[Cambodia] Open Space #1: Youth Readiness for Digital Transformation

Published by AYF Secretariat on

The global pandemic Covid-19 has shifted many aspects of our life. One of the unprecedented changes is the speeding up of the fourth Individual Revolution because the pandemic forces us to rely more on digital infrastructure and technology. Such a case is no exception in Cambodia which undergoes a rapid digital transformation in key sectors such as banking, transportation, communication, commerce, and education, despite its title as the least developed country in ASEAN. In line with the adaptation, the government has also prepared a national strategy to transform Cambodia into a digital economy by 2023. 

In order to examine the readiness and concerns of Cambodia's youth in facing the rapid digital transformation, Open Space #2 was conducted via Zoom meeting on October 24, 2020. All 16 of the participants were very actively engaged in the forum and provided many meaningful insights about the topic. In the beginning, they discussed the contributing factors that boost Cambodia's digital shift. It is undeniable that the quarantine period has pushed the number of smartphone users in Cambodia as well as the usage of digital applications. Several participants proposed that the transformation has started before the pandemic began through globalization as many big enterprises have been developing digital technology such as cloud computing and digital infrastructure in many sectors such as education or business.

To make things better, one of the participants that work for an enterprise noted four digital transformation frameworks. The first two things relate to the human condition. Companies should empower employees and engage with the customer. The third framework is about operations that consist of supply chain management, finance, and business. And the last is transforming the business to fit today's demand. An example is the PassApp which changed the way most people in Cambodia order tuktuk (local public transportation).
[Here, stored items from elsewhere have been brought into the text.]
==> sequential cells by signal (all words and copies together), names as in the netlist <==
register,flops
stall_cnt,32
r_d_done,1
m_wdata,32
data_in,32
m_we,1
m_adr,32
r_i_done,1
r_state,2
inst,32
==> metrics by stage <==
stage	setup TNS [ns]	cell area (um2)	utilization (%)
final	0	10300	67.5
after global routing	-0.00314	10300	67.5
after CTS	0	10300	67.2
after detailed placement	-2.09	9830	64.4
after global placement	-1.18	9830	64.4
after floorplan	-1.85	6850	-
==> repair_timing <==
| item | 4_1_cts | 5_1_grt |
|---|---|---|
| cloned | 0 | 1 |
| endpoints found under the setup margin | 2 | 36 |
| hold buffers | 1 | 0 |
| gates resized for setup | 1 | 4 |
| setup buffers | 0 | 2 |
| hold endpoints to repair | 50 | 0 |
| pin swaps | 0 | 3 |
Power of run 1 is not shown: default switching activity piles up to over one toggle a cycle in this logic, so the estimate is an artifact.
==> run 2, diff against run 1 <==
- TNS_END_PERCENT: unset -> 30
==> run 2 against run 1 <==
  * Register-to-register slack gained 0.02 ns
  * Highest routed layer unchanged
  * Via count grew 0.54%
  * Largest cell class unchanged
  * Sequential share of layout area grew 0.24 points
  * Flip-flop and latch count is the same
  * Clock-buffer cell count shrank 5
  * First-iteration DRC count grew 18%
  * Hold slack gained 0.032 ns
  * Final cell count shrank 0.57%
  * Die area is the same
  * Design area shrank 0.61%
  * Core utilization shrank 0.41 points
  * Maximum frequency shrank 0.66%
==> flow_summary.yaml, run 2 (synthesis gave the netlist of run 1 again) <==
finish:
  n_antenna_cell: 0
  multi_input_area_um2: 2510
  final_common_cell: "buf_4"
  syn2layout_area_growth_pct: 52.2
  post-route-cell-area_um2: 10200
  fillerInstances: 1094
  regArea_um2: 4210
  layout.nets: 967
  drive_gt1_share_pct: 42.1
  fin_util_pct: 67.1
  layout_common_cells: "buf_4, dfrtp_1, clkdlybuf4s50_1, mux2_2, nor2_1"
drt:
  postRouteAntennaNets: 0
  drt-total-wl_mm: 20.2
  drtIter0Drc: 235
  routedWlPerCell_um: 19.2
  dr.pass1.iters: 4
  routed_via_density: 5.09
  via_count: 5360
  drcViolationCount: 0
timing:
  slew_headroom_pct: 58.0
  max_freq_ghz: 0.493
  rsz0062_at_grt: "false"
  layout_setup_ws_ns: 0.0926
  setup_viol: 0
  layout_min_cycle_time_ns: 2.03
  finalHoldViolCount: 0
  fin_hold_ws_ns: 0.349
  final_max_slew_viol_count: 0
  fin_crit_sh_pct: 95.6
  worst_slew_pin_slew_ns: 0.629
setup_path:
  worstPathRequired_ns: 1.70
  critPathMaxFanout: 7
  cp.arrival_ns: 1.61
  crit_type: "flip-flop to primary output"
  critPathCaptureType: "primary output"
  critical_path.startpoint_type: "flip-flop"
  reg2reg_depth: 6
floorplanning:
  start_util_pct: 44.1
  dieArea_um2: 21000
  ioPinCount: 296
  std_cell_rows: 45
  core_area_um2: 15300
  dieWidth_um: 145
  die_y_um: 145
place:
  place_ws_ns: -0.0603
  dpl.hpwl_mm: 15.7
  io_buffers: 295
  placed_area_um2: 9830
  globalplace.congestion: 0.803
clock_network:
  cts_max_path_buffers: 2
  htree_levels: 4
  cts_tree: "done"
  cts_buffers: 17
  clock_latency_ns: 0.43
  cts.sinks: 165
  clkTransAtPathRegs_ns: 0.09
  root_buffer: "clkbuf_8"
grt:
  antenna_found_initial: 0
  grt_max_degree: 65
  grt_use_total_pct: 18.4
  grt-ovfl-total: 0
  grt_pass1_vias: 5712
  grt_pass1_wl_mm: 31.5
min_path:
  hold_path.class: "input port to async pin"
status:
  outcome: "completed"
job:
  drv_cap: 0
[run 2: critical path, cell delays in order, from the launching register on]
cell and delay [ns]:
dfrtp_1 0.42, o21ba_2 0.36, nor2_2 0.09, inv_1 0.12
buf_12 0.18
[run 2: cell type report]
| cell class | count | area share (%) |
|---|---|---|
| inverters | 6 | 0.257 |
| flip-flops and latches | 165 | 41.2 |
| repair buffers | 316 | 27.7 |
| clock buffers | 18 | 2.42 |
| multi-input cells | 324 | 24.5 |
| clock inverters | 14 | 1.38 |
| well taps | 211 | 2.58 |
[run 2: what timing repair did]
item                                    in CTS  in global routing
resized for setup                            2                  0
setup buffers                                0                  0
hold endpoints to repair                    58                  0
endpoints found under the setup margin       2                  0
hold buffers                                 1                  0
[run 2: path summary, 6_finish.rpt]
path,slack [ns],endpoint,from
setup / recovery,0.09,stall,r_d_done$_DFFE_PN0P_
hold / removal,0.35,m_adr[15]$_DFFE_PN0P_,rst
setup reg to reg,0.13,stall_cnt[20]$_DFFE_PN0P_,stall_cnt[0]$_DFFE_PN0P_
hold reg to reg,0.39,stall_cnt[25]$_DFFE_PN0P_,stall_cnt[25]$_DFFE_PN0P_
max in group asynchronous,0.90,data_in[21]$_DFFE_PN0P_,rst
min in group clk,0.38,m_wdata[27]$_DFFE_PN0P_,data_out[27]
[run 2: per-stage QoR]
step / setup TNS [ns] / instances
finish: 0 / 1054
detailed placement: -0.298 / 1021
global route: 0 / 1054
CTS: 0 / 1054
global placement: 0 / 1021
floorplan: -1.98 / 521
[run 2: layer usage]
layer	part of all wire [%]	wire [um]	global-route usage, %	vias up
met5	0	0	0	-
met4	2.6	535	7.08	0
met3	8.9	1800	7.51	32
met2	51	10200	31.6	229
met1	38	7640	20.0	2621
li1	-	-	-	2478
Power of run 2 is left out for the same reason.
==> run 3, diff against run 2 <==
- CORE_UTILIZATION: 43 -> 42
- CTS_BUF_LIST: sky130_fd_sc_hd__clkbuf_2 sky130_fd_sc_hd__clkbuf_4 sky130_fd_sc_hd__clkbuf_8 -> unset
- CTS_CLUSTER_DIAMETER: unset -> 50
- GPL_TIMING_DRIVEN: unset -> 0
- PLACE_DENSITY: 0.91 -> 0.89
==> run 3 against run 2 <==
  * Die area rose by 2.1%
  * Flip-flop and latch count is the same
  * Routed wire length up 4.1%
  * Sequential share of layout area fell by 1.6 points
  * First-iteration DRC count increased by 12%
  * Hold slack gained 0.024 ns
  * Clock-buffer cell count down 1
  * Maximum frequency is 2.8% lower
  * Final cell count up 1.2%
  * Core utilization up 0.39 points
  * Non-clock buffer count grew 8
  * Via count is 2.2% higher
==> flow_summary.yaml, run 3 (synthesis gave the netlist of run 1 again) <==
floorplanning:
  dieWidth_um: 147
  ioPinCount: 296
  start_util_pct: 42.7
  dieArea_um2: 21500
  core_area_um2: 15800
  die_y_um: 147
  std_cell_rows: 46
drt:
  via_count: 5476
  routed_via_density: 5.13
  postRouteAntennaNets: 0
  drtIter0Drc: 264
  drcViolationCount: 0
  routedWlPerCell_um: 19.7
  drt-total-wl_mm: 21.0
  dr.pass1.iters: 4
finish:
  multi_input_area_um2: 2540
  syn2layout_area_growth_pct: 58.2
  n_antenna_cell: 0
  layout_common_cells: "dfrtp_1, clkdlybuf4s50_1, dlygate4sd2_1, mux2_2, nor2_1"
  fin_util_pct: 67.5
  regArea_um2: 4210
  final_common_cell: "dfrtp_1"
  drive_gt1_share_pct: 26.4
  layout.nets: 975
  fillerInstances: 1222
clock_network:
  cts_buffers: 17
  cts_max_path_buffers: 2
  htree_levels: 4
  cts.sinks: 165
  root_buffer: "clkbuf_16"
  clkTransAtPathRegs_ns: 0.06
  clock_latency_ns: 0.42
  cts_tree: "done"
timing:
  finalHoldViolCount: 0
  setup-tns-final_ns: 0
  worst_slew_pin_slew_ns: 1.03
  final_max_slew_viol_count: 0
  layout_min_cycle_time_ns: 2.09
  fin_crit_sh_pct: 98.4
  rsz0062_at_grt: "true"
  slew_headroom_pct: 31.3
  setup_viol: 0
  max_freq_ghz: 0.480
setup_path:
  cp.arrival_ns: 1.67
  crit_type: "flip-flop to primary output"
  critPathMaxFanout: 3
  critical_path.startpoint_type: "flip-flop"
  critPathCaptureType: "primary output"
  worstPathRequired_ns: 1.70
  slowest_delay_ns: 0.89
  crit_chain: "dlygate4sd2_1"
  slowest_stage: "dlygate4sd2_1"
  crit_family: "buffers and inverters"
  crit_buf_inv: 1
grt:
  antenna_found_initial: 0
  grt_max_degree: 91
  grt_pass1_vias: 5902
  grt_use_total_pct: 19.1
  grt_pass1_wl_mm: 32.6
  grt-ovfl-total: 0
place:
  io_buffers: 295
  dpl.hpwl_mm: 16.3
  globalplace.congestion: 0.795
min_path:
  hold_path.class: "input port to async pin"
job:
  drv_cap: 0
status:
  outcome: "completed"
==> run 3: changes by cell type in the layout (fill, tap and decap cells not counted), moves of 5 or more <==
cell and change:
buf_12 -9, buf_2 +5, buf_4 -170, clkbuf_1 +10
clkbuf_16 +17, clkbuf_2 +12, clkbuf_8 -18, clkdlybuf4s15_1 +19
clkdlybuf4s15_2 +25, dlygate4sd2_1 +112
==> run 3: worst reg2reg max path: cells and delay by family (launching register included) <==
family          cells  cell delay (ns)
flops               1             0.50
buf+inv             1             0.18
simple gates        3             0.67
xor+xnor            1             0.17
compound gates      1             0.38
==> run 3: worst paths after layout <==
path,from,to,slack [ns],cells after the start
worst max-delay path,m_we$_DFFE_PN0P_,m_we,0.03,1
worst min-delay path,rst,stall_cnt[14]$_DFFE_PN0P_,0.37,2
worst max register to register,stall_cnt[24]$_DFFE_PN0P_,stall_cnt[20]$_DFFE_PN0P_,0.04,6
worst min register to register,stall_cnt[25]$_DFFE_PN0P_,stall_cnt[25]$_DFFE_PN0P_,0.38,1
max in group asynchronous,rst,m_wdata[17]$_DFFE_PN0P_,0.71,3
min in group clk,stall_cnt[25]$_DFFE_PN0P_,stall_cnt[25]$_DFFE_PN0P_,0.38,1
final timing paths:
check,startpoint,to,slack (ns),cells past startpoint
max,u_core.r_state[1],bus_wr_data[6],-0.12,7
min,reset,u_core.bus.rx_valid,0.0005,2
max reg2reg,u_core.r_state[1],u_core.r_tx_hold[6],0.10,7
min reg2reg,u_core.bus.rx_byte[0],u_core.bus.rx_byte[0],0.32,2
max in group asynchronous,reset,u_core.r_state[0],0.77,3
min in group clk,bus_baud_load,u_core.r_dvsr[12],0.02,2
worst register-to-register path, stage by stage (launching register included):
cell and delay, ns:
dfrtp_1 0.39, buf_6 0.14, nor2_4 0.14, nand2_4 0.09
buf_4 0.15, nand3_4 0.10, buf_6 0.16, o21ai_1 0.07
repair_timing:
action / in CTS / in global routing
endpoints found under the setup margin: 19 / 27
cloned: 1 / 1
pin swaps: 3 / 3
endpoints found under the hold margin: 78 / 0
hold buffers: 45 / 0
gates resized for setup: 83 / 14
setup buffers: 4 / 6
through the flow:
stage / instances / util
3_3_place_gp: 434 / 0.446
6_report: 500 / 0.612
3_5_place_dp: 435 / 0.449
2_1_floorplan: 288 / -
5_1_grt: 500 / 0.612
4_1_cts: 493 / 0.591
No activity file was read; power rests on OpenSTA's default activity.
One thing to note is that in digital transformation, communities in rural areas have distinguished challenges because of the poor digital infrastructure. Meanwhile, people in urban areas can adapt more quickly, especially youth. This is a challenge that must be answered by youth who are more familiar with the technology. This is shown in a survey that states that 100 percent of participants have internet access on a daily basis. Some of the participants also had three digital skills to support transformation. There are 31% participants who have career-related competencies, 23% participants got skill in managing information and data, and the same number in problem-solving skills by using digital technology.

The survey also stated that all participants experienced rapid digital transformation in Cambodia, from education (54%), transportation and logistics (23%), retail and trades (15%), and entertainment (8%). 

However, transformation can be carried out comprehensively in all sectors through increasing internet accessibility, as well as massive investment in research and development of the digital economy. The poll showed that three main challenges for communities when facing digital transformation is poor internet connection (38%), privacy and data security concern (15%), and language barrier (15%). Some groups that also faced the same challenge are the youth living in poverty, ethnic minority, and women. "I think the solution here is to increase the investment in research development to improve the quality and accessibility of the internet economy because if it hadn't been for Covid-19, people wouldn't have thought much about this," said Rotanak, one of the participants.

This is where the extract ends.